- **DESCRIPTION OF THE TASK**: The answer is the set of lines that include "synthesis", copied from the data below.

- **DATASET EXCERPTS**:

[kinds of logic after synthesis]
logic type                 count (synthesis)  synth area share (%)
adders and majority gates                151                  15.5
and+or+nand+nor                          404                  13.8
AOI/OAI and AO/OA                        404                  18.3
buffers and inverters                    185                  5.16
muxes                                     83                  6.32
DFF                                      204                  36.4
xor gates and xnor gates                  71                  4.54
<file path="config.mk">
export PLATFORM = sky130hd
export DESIGN_NAME = systolic_seq_ctrl
export DESIGN_NICKNAME = d
export VERILOG_FILES = /design/src/rtl/systolic_pkg.sv /design/src/rtl/skew_line.sv /design/src/rtl/systolic_seq_ctrl.sv
export SDC_FILE = /design/constraint.sdc
export NUM_CORES = 1
export LEC_CHECK = 0
export BUFFER_PORTS_ARGS = -buffer_cell sky130_fd_sc_hd__buf_2
export CORE_ASPECT_RATIO = 1.4
export CORE_MARGIN = 8
export CORE_UTILIZATION = 40
export DETAILED_ROUTE_END_ITERATION = 12
export MAX_ROUTING_LAYER = met4
export SLEW_MARGIN = 20
export SYNTH_ARGS = -nofsm -noshare
export SYNTH_HDL_FRONTEND = slang
export SYNTH_SLANG_ARGS = --single-unit
</file>
<file path="constraint.sdc">
create_clock -name clk -period 20.7 [get_ports clk]
set_clock_uncertainty 0.05 [all_clocks]
set_input_delay 4.14 -clock clk [delete_from_list [all_inputs] [get_ports clk]]
set_output_delay 4.14 -clock clk [all_outputs]
set_load 0.005 [all_outputs]
</file>
[src/rtl/axi_udp_arp_rx.sv]
// axi_udp_arp_rx: decodes ARP frames addressed to this host from an 8-bit stream.
// Optional AXI_UDP_ARP_STATS_EN adds saturating commit/drop counters. Rev 1.0
`default_nettype none

package axi_udp_pkg;
  localparam logic [15:0] ETHERTYPE_ARP    = 16'h0806;
  localparam logic [15:0] ARP_HW_TYPE      = 16'h0001;
  localparam logic [15:0] ARP_PROTO_TYPE   = 16'h0800;
  localparam logic [7:0]  ARP_HW_SIZE      = 8'd6;
  localparam logic [7:0]  ARP_PROTO_SIZE   = 8'd4;
  localparam logic [15:0] ARP_OPER_REQUEST = 16'h0001;
  localparam logic [15:0] ARP_OPER_REPLY   = 16'h0002;
  localparam logic [47:0] BROADCAST_MAC    = 48'hffff_ffff_ffff;
endpackage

- **TASK ANSWER**:
[kinds of logic after synthesis]
logic type                 count (synthesis)  synth area share (%)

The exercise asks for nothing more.